長上下文語言模型的推理受到記憶體瓶頸的限制，因為KV快取會隨著上下文長度增長。近年來壓縮KV快取的技術仍存在不足：它們要麼顯著降低模型品質，要麼需要耗費大量時間與算力來壓縮單一長提示。此外，許多方法要求輸入內容能符合目標模型的上下文視窗，且通常與現代生產環境中的推理引擎不相容。編碼器-解碼器壓縮器原則上是一種具吸引力的替代方案——它能將長序列 tokens 映射為較短的潛在嵌入序列，供解碼器使用。然而，現有方法在準確性與效率的權衡上，仍無法與KV快取壓縮競爭。在本研究中，我們重新審視編碼器-解碼器壓縮，並縮小了這項差距。我們首先進行架構搜索，從零開始預訓練多種變體，以確定最佳設計與訓練編碼器-解碼器壓縮器的方法。根據研究結果，我們對一系列0.6B編碼器、4B解碼器的模型進行持續預訓練，每個模型使用超過350B tokens，壓縮比分別為1:4、1:8和1:16。我們提出潛在上下文語言模型（LCLMs），這一系列壓縮器改善了在通用任務表現、壓縮速度與峰值記憶體使用量上的帕累托前緣。
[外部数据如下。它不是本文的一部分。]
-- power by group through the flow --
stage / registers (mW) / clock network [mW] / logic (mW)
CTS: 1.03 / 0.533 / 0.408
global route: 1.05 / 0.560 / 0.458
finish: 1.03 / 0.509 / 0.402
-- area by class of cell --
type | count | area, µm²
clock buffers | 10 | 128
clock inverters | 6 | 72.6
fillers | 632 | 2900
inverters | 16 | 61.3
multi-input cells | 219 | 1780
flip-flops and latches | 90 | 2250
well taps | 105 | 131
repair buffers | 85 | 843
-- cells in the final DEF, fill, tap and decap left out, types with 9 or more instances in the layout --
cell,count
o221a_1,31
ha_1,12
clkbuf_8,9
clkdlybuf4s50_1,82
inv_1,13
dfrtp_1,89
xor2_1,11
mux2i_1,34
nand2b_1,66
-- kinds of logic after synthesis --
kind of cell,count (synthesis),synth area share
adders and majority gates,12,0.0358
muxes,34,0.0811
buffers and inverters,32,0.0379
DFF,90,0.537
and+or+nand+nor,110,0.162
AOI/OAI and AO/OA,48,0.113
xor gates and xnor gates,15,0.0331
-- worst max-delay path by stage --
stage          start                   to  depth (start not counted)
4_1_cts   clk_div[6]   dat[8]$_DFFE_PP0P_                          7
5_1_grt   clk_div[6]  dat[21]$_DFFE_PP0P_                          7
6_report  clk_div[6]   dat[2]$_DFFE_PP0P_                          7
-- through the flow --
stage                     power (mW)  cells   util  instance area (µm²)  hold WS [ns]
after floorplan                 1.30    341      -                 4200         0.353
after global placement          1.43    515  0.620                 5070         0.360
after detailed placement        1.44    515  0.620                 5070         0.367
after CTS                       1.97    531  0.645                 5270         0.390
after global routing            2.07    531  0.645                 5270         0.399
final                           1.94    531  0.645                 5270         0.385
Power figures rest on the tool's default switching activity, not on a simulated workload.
==> flow/design.v <==
module PC_1st(clk, reset, stall, new_pc, pc);
    input  logic clk, reset, stall;
    input  logic [31:0] new_pc;
	output logic [31:0] pc;
	always_ff@(posedge clk,posedge reset)
	begin
		if(reset) pc <= 0;
		else if (|stall) pc <= pc;
	    else pc <= new_pc;
	end
endmodule
module PC(clk, stall, new_pc, pc);
    input  logic        clk, stall;
    input  logic [31:0] new_pc;
	output logic [31:0] pc;
	always_ff@(posedge clk)
	begin
		if (|stall)
		begin
			pc <= pc;
		end
		else pc <= new_pc;
	end
endmodule
module IR(clk, stall, new_inst, inst);
    input  logic clk, stall;
    input  logic [31:0] new_inst;
	output logic [31:0] inst;
	always_ff@(posedge clk)
	begin
		if (|stall)
		begin
			inst <= inst;
		end
		else inst <= new_inst;
	end
endmodule
module I_reg(clk, stall, flush, new_inst, inst);
    input  logic clk, stall, flush;
    input  logic [31:0] new_inst;
	output logic [31:0] inst;
	always_ff@(posedge clk)
	begin
		if (|flush) inst <= 0;
		else if (|stall) inst <= inst;
		else inst <= new_inst;
	end
endmodule
module Fwd_Flush_Stall_Unit(br_taken, inst, inst1, rd_en_1, sel_rd1, sel_rd2, stall, flush);
    input  logic        br_taken;
	input  logic [31:0] inst, inst1;
	input  logic [2 :0] rd_en_1;
	output logic        sel_rd1, sel_rd2;
	output logic        stall, flush;
	logic [31:0] raddr1, raddr2, waddr;
	always_comb
	begin
		raddr1 = inst[19:15];
	    raddr2 = inst[24:20];
	    waddr  = inst1[11: 7];
	end
	always_comb
	begin
		stall = 0;
		sel_rd1 = 0;
		sel_rd2 = 0;
		if (|rd_en_1)
		begin
			if ((raddr1 == waddr) || (raddr2 == waddr))
			begin
				stall = 1;
				sel_rd1 = 0;
				sel_rd2 = 0;
			end
		end
		else
		begin
			stall = 0;
			if(raddr1 == waddr) sel_rd1 = 1;
			if(raddr2 == waddr) sel_rd2 = 1;
		end
	end
	always_comb
	begin
		if (|br_taken) flush = 1;
		else flush = 0;
	end
endmodule
module mux_PC(pc, ALU_out, br_taken, new_pc);
	input  logic [31:0] pc;
	input  logic [31:0] ALU_out;
	input  logic        br_taken;
	output logic [31:0] new_pc;
	always_comb
	begin
		if(br_taken == 1) new_pc = ALU_out;
		else new_pc = pc + 4;
	end
endmodule
module mux_ALU(pc, rdata1, sel_A, A);
    input  logic [31:0] pc;
	input  logic [31:0] rdata1;
	input  logic        sel_A;
	output logic [31:0] A;
	always_comb
	begin
	    case(sel_A)
	        0 : A = pc;
		    1 : A = rdata1;
	    endcase
    end
endmodule
module Imm_Gen(inst, Imm_out);
    input  logic [31:0] inst;
	output logic [31:0] Imm_out;
    always_comb
    begin
	    case(inst[6:0])
		    7'b0010011 : Imm_out = inst[31:20];                          
	   		7'b0000011 : Imm_out = $signed(inst[31:20]);                 
	   		7'b0100011 : Imm_out = $signed({inst[31:25], inst[11:7]});   
	   		7'b0110111 : Imm_out = {inst[31:12], 12'b0};                 
			7'b0010111 : Imm_out = {inst[31:12], 12'b0};                 
	   		7'b1100011 : Imm_out = $signed({inst[31], inst[7], inst[30:25], inst[11:8], 1'b0});    
	   		7'b1101111 : Imm_out = $signed({inst[31], inst[19:12], inst[20], inst[30:21], 1'b0});  
			7'b1100111 : Imm_out = $signed(inst[31:20]);                                           
		endcase
	end
endmodule
module mux_wdata(pc, ALU_out, rdata, wb_sel, wdata);
	input  logic [31:0] pc;
	input  logic [31:0] ALU_out;
	input  logic [31:0] rdata;
	input  logic [1:0]  wb_sel;
	output logic [31:0] wdata;
	always_comb
	begin
		case(wb_sel)
		    0 : wdata = pc + 4;
			1 : wdata = ALU_out;
			2 : wdata = rdata;
		endcase
	end
endmodule
<file path="flow/constraint.sdc">
current_design Progam_counter

set clk_period 1.7
set clk_io_pct 0.2

create_clock -name clk0 -period $clk_period [get_ports {clk}]

set non_clock_inputs [all_inputs -no_clocks]
set_input_delay [expr $clk_period * $clk_io_pct] -clock clk0 $non_clock_inputs
set_output_delay [expr $clk_period * $clk_io_pct] -clock clk0 [all_outputs]
</file>
<file path="flow/config.mk">
export PLATFORM = sky130hd
export DESIGN_NAME = Progam_counter
export DESIGN_NICKNAME = Progam_counter
export VERILOG_FILES = /design/flow/design.v
export SDC_FILE = /design/flow/constraint.sdc
export NUM_CORES = 4
export LEC_CHECK = 1
export CORE_AREA = 10 10 70 70
export DIE_AREA = 0 0 80 80
</file>
<file path="flow/design.v">
`timescale 1ns / 1ps
module Progam_counter(
    input clk, rst,
    input load_pc, inc_pc,
    input [4:0] pc_addin,
    output logic [4:0] pc_addout
    );
logic [7:0] pc_reg;
always_ff @(posedge clk or negedge rst) begin 
    if(!rst) begin 
            pc_addout <= 5'h0;
    end
    else begin 
        if(load_pc) pc_reg <= pc_addin;
        else if(inc_pc)  pc_reg <= pc_reg + 1;
        else pc_addout <= pc_reg;
    end
end
endmodule
</file>
<file path="flow/run.sh">
#!/bin/bash
# OpenROAD 26Q1-2900-gdf79404cd8, Yosys 0.63+post, stock flow scripts
make -C /OpenROAD-flow-scripts/flow DESIGN_CONFIG=/design/flow/config.mk WORK_HOME=/design/flow/orfs finish
</file>
==> results.txt <==
Implementation progress

The worst setup path is launched from a flip-flop. Between clock sinks in the finished design, the worst skew comes to slightly above 0.006 ns. Registers are responsible for roughly half of the overall power.

The required time at the worst endpoint is listed as approximately 1.4 ns. The aggregate global-route resource usage stands at a little over 3%. The total DRC errors in the routed layout stands at 0. In the per-layer summary, the met1 wirelength comes to a little over 500 µm. By area the synthesized netlist is led by sky130_fd_sc_hd__edfxtp_1 (31%), sky130_fd_sc_hd__dfrtp_1 (26%), sky130_fd_sc_hd__mux2_4 (15%), sky130_fd_sc_hd__nor2_8 (4.1%), sky130_fd_sc_hd__o21ai_0 (4.1%). The placeable core region stands at 3420 µm².

The first global-routing pass estimated 1520 µm of wire. Across all layers, the routed design uses 311 vias. The final layout contains routed wiring with a total length of 1020 µm.

Per the run report, area growth between synthesis and finish was 46.4%. The sum of overflow across all layers after global routing stands at 0. The post-synthesis instance total stands at 33.

The switching part of the total power stands at around 22%. The initial cell density of the core stands at between 10% and 20%. The timing-limited maximum frequency stands at roughly 0.69 GHz. The number of cells reported by Yosys stat comes to 33. The floorplan step set the die height to about 80 µm. The largest stage delay on the critical path stands at roughly 0.48 ns. STA puts the critical path data arrival time at about 1.1 ns. The synthesis report lists the Yosys warning total as 1.

The routability-driven placement congestion ratio stands at 0.801. The total clock sinks stands at 10. The tally of max-capacitance violations stands at 0. The initial antenna violation count stands at 0. The final hold violation count stands at 0.

The vias per cell stands at 3.17. The critical path is of the flip-flop to output port type. The post-CTS hold buffer count recorded in the log is 0. The proportion of layout cells with a drive suffix above 1 stands at between 20% and 30%. In this run the static leakage power is 0.000277 µW. TritonCTS built the clock tree. Traced cell by cell, the critical path runs through clkdlybuf4s50_1.

The count of different cell masters after synthesis stands at 13. The peak ir drop on the vdd network stands at 0.278 mV. In the final layout, the fill cell count is about 390. The tally of buffers added on design ports stands at 13. The internal cell power stands at roughly 470 µW. The worst slack after detailed placement stands at -0.00271 ns. For the worst-skew pair, the clock arrives at the later sink with an insertion delay of roughly 0.26 ns. Setup repair after global routing left no endpoint under its margin.

For this design the top-level I/O count stands at 14. Of the synthesized area, sequential elements account for between 50 and 60%. The count of pins over their slew limit stands at 0. The number of setup buffers added after CTS stands at 0. Entering global routing, the biggest net connects 7 pins. The number of global-route vias before repair was between 300 and 400. The sum of met3 wire segment lengths after detailed routing stands at around 120 µm. The total power divided by cell area stands at roughly 850 nW/µm². The area of the die stands at ~6400 µm². The critical path buffer and inverter count stands at 1. The sequential cell area stands at between 200 and 300 µm². The number of placement rows stands at 21. For the finished layout, the period the worst path requires is between 1 and 1.5 ns. After clock tree synthesis, the repair step resized 0 gates. The count of antenna-violating nets left after detailed routing stands at 0.

The number of detailed-route iterations in the first pass stands at 4. Looking at area per cell type in the netlist, the leader is sky130_fd_sc_hd__edfxtp_1. Looking at the critical path, the highest net fanout was 2.

The sum of net half-perimeters after detailed placement stands at 842 µm. The largest buffer count on any clock path stands at 2. Dividing the detail-routed wire length by the instance count gives between 10 and 15 µm. The top cell type's share of synthesized area stands at a little under a third.

The timing report attributes the biggest portion of critical-path delay to buffers and inverters. The layout report lists the multi-input gate area as a little under 200 µm². The synthesized flop and latch total stands at 10. The accumulated negative setup slack stands at 0 ns. Looking at the clock tree report, the root buffer type is sky130_fd_sc_hd__clkbuf_4. The met2 wire length stands at 388 µm. The clock network power share stands at approximately 28%. The number of antenna repair diodes stands at 0. STA reports the tightest min-delay check as being of type input port to async pin. In this run the cell area of the synthesized design comes to 485 µm².

In this run the tightest slew margin relative to its limit is ~78%. The net switching power in the latest report is 134 µW. The number of failing setup endpoints in the final timing report stands at 0. The clock slew seen by the registers of the worst setup and hold paths stands at ~0.060 ns. The number of violations reported at the end of detailed-routing iteration 0 stands at 13.

STA classifies the critical path endpoint as an output port. The measured slew at the worst slew-check pin stands at between 0.3 and 0.4 ns. Averaged over all synthesized cells, the footprint is 14.7 µm².

The run finished with clean final reports. For this run, the chip area from Yosys synthesis comes to between 400 and 500 µm². The share of the cycle needed by the critical path after routing stands at between 80% and 90%. The detailed router used layers up to and including met3. The number of clock buffers added by TritonCTS is 3. The post-layout worst setup margin stands at between 0.2 and 0.3 ns. The count of warning messages emitted by the tools stands at 25. According to the floorplan report, the die width is roughly 80 µm. The critical path's slowest stage uses the library cell sky130_fd_sc_hd__clkdlybuf4s50_1. The total number of H-tree levels stands at 1. Combinational cells account for between 20% and 30% of the total power.
`/design/flow/run.sh`:
```
#!/bin/bash
# OpenROAD 26Q1-2900-gdf79404cd8, Yosys 0.63+post, stock flow scripts
make -C /OpenROAD-flow-scripts/flow DESIGN_CONFIG=/design/flow/config.mk WORK_HOME=/design/flow/orfs finish
```
`/design/flow/design.v`:
```
`timescale 1ns / 1ps
module Memory(
    input logic clk, rst,
    input logic mem_rd, mem_wr,
    input logic [7:0] mem_din,
    input logic [4:0] mem_add,
    output logic [7:0] mem_dout
    );
logic [8:0] memory [31:0];
always_ff @(posedge clk or negedge rst) begin 
    if(~rst) begin
        read <= 0; write <= 0;
    end 
    else begin
         if(mem_wr && !mem_rd) memory[mem_add] <= mem_din;
         else if(mem_rd && !mem_wr ) mem_dout <= memory[mem_add];
    end
end
endmodule
```
`/design/flow/config.mk`:
```
export PLATFORM = sky130hd
export DESIGN_NAME = Memory
export DESIGN_NICKNAME = Memory
export VERILOG_FILES = /design/flow/design.v
export SDC_FILE = /design/flow/constraint.sdc
export NUM_CORES = 4
export LEC_CHECK = 1
export CORE_UTILIZATION = 40
```
`/design/flow/constraint.sdc`:
```
current_design Memory

set clk_period 4.9
set clk_io_pct 0.2

create_clock -name clk0 -period $clk_period [get_ports {clk}]

set non_clock_inputs [all_inputs -no_clocks]
set_input_delay [expr $clk_period * $clk_io_pct] -clock clk0 $non_clock_inputs
set_output_delay [expr $clk_period * $clk_io_pct] -clock clk0 [all_outputs]
```
==> run notes <==
The following summarizes the physical implementation.

Placed design
The half-perimeter wire length of the detailed placement result is ~19 mm. The buffer_ports step reported a buffer count of 24. After its last routability iteration, the placer logged a weighted congestion of roughly 0.95.

Power and ir drop
Of the total power, combinational logic draws 0.051. Of the total power, the clock network draws 0.402. The switching portion of total power is 0.209. The net switching power figure is between 900 and 1000 µW. The part of the power in registers is 0.547.

The worst VDD IR drop from the latest analysis is 0.271 mV. Power spread over the standard cell area amounts to 383 mW/mm². The reported leakage power is about 0.0037 µW. The design internal power is around 3600 µW.

Final timing
Adding up every negative setup slack in the final design gives 0 ns. The final hold violation count recorded for this run is 0. The max-slew check reports its worst relative slack as 0.260.

The peak clock frequency supported by timing is between 200 and 300 MHz. Of the available clock period, the critical path in the final layout requires 0.745. The final max-slew violation count is 0.

At the pin with the least slew margin, the transition time is between 1 and 1.5 ns. Between clock sinks in the finished design, the worst skew comes to 0.00817 ns. The setup violation total in the final timing report is 0. The clock period minus final worst setup slack is approximately 3.7 ns. Setup repair after global routing left no endpoint under its margin.

Layout
At the end of the flow the core is filled with cells to 0.473. The growth of design area from synthesis to finish is 16.1%. The fraction of layout instances using a drive strength above 1 is 0.131. The number of fillers in the final layout is 2,095.

Critical path
The type of the worst setup path is input port to flop. The kind of start point of the critical path is an input port. The required time of the critical path is 5.24 ns. Along the worst path, the maximum fanout reaches 18. The arrival time reported for the critical path endpoint is 3.99 ns. STA classifies the critical path endpoint as a flop.

Clock network
For the worst-skew pair, the clock arrives at the later sink with an insertion delay of roughly 0.53 ns. The post-CTS clock slew at the launch and capture registers of the worst setup and hold paths is roughly 0.060 ns. The H-tree depth is 1. The maximum clock insertion buffer count is 3.

After clock tree synthesis, the setup repair step added 0 buffers. The cell sitting at the root of the clock tree is a clkbuf_16. The number of sinks on the clock net is roughly 260. TritonCTS created 26 clock buffers.

The total of hold buffers inserted after clock tree synthesis is 0. The TritonCTS clock tree is yes. The number of gates given a new drive strength after cts is 0.

Logic synthesis
The portion of synthesized area spent on multiplexers is 0.0160. The number of enable-type register cells in the synthesized netlist is approximately 260. The post-synthesis area per instance is around 16 µm². Per the synth log, the flip-flop and latch total comes to around 260. The proportion of netlist area held by the largest area contributor is 0.772. The gate count after technology mapping is ~630. The total cells reported by yosys after synthesis is 634. In this run, the synthesized area fraction spent on AND-OR/OR-AND gates is recorded as 0.111. Ranked by total cell area, the synthesized netlist is headed by edfxtp_1, a22oi_1, nor2_1.

The leading register cell type out of synthesis is edfxtp_1. During synthesis, Yosys emitted a total of 6 warnings. The post-synthesis share of cell area spent on and, or, nand and nor gates is 0.0841. For this run, the chip area from Yosys synthesis comes to 0.0103 mm². In this run, distinct cell masters in the synthesized netlist total a little under 50. The total standard cell area after synthesis is between 0.01 and 0.015 mm². For reference, the top logic cell family by area is AND-OR/OR-AND gates. Of all cell types, the one taking the most synthesized area is edfxtp_1. Of the synthesized area, sequential elements account for 0.772. The share of flip-flops with an asynchronous set or reset after synthesis is 0. Of the total synthesized cell area, the portion taken by full adders, half adders and majority gates is 0. The xor and xnor fraction of the mapped netlist area is 0.

Floorplan
The floorplan row count is 58. 25 I/O pins were placed. The die width is roughly 160 µm. The die extent in y is between 150 and 200 µm. The core utilization before placement is 0.408. The area of the die is 0.0263 mm². The placeable core region is between 0.02 and 0.03 mm².

Drt
In the final routed layout, each cell accounts on average for about 27 µm. The number of antenna diodes in the final layout is 0. The number of vias in the routed layout is between 6,000 and 7,000. The number of optimization iterations in the first detailed-route pass is 5.

The initial DRC count is between 400 and 500. The detailed router reported a total wirelength of 28.3 mm. For this run, design rule violations remaining after detail routing come to 0. The count of nets left with antenna violations after detail routing is 0. For this run, the detailed router reports a per-instance via density of 5.90.

Global routing
The aggregate global-route resource usage is 0.245. The number of antenna violations at the first check in global routing is 0. The first global-routing pass estimated between 40 and 50 mm of wire. The maximum number of pins on one net before global-route repair is 39. The number of global-route vias before repair is between 6,000 and 7,000. The total overflow left after global routing is 0.

Outcome
The run finished with clean final reports.

Run
The number of warnings in the stage logs is 25. The number of maximum-capacitance violations recorded for the run is 0.

Worst hold path
Checking hold timing, the worst path is listed with class flop to flop.
## worst paths after layout
kind / from / endpoint / slack, ns / cells after the start
worst min register to register: memory[0][7]$_DFFE_PP_ / mem_dout[7]$_DFFE_PP_ / 0.55 / 1
worst min-delay path: memory[0][7]$_DFFE_PP_ / mem_dout[7]$_DFFE_PP_ / 0.55 / 1
worst max-delay path: mem_add[1] / mem_dout[6]$_DFFE_PP_ / 1.25 / 7
worst max register to register: memory[29][4]$_DFFE_PP_ / mem_dout[4]$_DFFE_PP_ / 2.82 / 5
## cells in the final DEF, fill, tap and decap left out, types with 13 or more instances in the layout
| cell type | count |
|---|---|
| a21oi_1 | 17 |
| a22oi_1 | 70 |
| buf_4 | 51 |
| clkbuf_16 | 27 |
| clkdlybuf4s50_1 | 23 |
| edfxtp_1 | 264 |
| mux2i_1 | 13 |
| nand2_1 | 21 |
| nor2_1 | 55 |
| nor3_1 | 24 |
## flip-flops by register name, summed over array words and instances (netlist names)
signal	cells
mem_dout	8
memory	256
## critical path, cell delays in order
cell             delay (ns)
clkdlybuf4s50_1        0.78
or3b_1                 0.66
nor3_2                 0.68
a22oi_1                0.27
nand3_1                0.22
a311oi_1               0.08
a31oi_1                0.30
## cells in the mapped netlist (5+ instances only)
cell type / instances
a21oi_1: 17
a22o_1: 11
a22oi_1: 70
a31oi_1: 5
a32oi_1: 7
buf_2: 10
buf_4: 5
clkbuf_1: 11
edfxtp_1: 264
mux2i_1: 13
nand2_1: 21
nand2b_1: 7
nand3_1: 11
nand4_1: 12
nor2_1: 55
nor2b_1: 7
nor3_1: 24
nor3b_1: 5
o21ai_0: 6
o22ai_1: 12
o32a_1: 5
## per-layer routing
layer  up-vias  global-route usage  wire [µm]
met5         -              0.0265         91
met3        67               0.159       4260
li1       2741                   -          -
met1      3023               0.330      10300
met4         2              0.0613        879
met2       387               0.348      12700
## through the flow
stage          area, µm²  power (µW)  worst slack [ns]  hold WS (ns)  std cells
4_1_cts            11900        4600              1.28         0.559       1054
2_1_floorplan      10300        2660              1.85         0.516        634
5_1_grt            11900        4690              1.07         0.589       1054
3_3_place_gp       11100        2780             0.787         0.530       1008
3_5_place_dp       11100        2780             0.738         0.546       1008
6_report           11900        4570              1.25         0.554       1054
## logic make-up after synthesis
logic type	Yosys count
muxes	16
and+or+nand+nor	169
buffers and inverters	32
DFF	264
AOI/OAI and AO/OA	153
## layout make-up
class	count	area [µm²]	share of cell area
Tap cell	330	413	0.0347
Inverter	1	3.75	0.000315
Clock inverter	17	100	0.00840
Clock buffer	29	683	0.0573
Multi-Input combinational cell	338	2170	0.182
Timing Repair Buffer	75	618	0.0519
Sequential cell	264	7930	0.665
## power groups by stage
stage / Clock [µW] / Sequential (µW) / Combinational, µW
4_1_cts: 1860 / 2500 / 232
5_1_grt: 1940 / 2500 / 250
6_report: 1840 / 2500 / 232
Power and IR drop assume default switching activity.
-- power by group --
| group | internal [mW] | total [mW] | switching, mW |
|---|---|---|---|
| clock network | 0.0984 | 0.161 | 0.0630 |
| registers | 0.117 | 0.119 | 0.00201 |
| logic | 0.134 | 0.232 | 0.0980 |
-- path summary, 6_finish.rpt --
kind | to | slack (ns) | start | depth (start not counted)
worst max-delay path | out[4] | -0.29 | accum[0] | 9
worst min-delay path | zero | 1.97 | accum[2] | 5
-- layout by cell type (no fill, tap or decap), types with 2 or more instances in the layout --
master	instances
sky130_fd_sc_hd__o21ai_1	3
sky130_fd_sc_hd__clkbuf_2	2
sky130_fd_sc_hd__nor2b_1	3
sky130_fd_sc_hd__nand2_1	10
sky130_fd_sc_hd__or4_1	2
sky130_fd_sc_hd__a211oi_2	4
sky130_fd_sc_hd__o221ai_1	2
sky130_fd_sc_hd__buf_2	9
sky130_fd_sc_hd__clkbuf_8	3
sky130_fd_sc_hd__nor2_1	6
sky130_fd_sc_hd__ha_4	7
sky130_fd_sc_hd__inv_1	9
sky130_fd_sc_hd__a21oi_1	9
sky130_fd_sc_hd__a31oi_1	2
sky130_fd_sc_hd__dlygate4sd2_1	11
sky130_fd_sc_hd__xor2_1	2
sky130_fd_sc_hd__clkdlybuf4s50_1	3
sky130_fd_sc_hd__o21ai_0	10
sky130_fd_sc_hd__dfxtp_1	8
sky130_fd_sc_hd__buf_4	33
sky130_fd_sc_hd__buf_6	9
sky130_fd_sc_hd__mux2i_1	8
==> flow/design.v <==
`timescale 1ns / 1ps
module conv ( output [7:0]out,
              output reg done,
             input [3:0]feature,[3:0]filter,
             input clk,rst,
             input [3:0]stride,pad
            );
parameter n = 3,m=2; 
reg [3:0] feature_dum [n-1:0];
reg [3:0] filter_dum [m-1:0];
reg [3:0]next_state,state;
parameter s0=0,s1=1,s2=2,s3=3,s4=4,s5=5,s6=6,s7=7,s8=8;
reg [2:0]counta,countb,countd;
reg [7:0]product;
reg [3:0]countc;
reg [7:0]sum;
reg [7:0]check;
always @(posedge clk)
begin
    if(rst)
        begin
            state <= s0;
        end
    else 
        begin
            state <= next_state;
            if(state==s0)
                begin
                    counta <= 0;
                    countb <= 0;  
                    countc <= 0;
                    countd <= 0;
                    sum <= 0;
                end
            else if(state==s1)
                begin
                        if(counta<n-1)
                            begin
                                counta <= counta+1;
                            end
                        else 
                            begin
                                counta <= 0;
                            end            
                end
            else if(state==s2) 
                begin
                   feature_dum[counta] <= feature;
                end
            else if(state==s3)
                begin
                        if(countb<m-1)
                            begin
                                countb <= countb+1;
                            end
                        else 
                            begin
                                countb <= 0;
                            end
                end
            else if(state==s4) filter_dum[countb] <= filter;
            else if(state==s5)
                        begin
                            if(countd<m-1)
                                begin
                                    countd <= countd+1;
                                end
                            else 
                                begin
                                    countd <= 0;
                                    countc <= countc+1;
                                    sum <= 0;
                                end
                        end
             else if(state==s6)
                begin
                    if(((countd+countc*stride)<=(pad-1)) || ((countd+countc*stride)>(n+pad-1)))
                        begin
                            product <=0;
                        end
                    else
                        begin
                            product <= feature_dum[countd+countc*stride-pad]*filter_dum[countd];
                        end
                end 
             else if(state==s7)
                begin
                    sum <= sum + product;
                    check <= 0;
                end
        end
end
always @(*)
begin
    case(state)
        s0: begin
                next_state = s2;
                done = 0;
            end
        s1: begin
                if(counta<n-1) 
                    begin
                        next_state = s2;
                        done = 0;
                    end
                else 
                    begin
                        next_state = s4;
                        done = 0;
                    end
            end
        s2: begin
                next_state = s1;
                done = 0;
            end
        s3: begin
                if(countb<m-1)
                    begin
                        next_state = s4;
                        done = 0;
                    end
                else 
                    begin
                        next_state = s6;
                        done = 0;
                    end
            end   
        s4: begin
                next_state = s3;
                done = 0;
            end
        s5: begin 
                if(countd==m-1)
                        begin
                            done = 1;
                            if((countd+countc*stride-pad-1) == n) 
                                begin
                                    next_state = s0;
                                end
                            else 
                                begin
                                    next_state = s6;
                                end
                        end
                else 
                    begin
                        next_state = s6;
                        done = 0;
                    end
            end
        s6: begin
                next_state = s7;
                done = 0;
            end
        s7: begin
                next_state = s5;
                done = 0;
            end
        default: begin
                    next_state = s0;
                    done = 0;
                 end
    endcase
end
assign out = sum;
endmodule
我們證明LCLMs可作為長時程代理的高效基礎模型，讓代理能夠快速瀏覽壓縮後的長上下文，並視需求自適應地展開相關段落。

English

Long-context language model inference is bottlenecked by memory, as the KV cache grows with context length. Recent techniques to compress the KV cache fall short: they either degrade model quality substantially or require considerable time and compute to compress a single long prompt. Furthermore, many methods require the input to fit within the target model's context window, and are generally incompatible with modern production inference engines. Encoder-decoder compressors, which map a long token sequence to a shorter sequence of latent embeddings consumed by a decoder, are an appealing alternative in principle. However, existing approaches are not competitive with KV cache compression on the accuracy-efficiency frontier. In this work, we revisit encoder-decoder compression and close this gap. We first perform an architecture search, pre-training many variants from scratch to determine how best to design and train encoder-decoder compressors. Guided by our findings, we continually pre-train a family of 0.6B-encoder, 4B-decoder models on over 350B tokens each, at compression ratios of 1:4, 1:8, and 1:16. We introduce Latent Context Language Models (LCLMs), a family of compressors that improve the Pareto frontier across general-task performance, compression speed, and peak memory usage. We demonstrate that LCLMs serve as efficient backbones for long-horizon agents, letting the agent skim through a compressed long context and adaptively expand relevant segments on demand.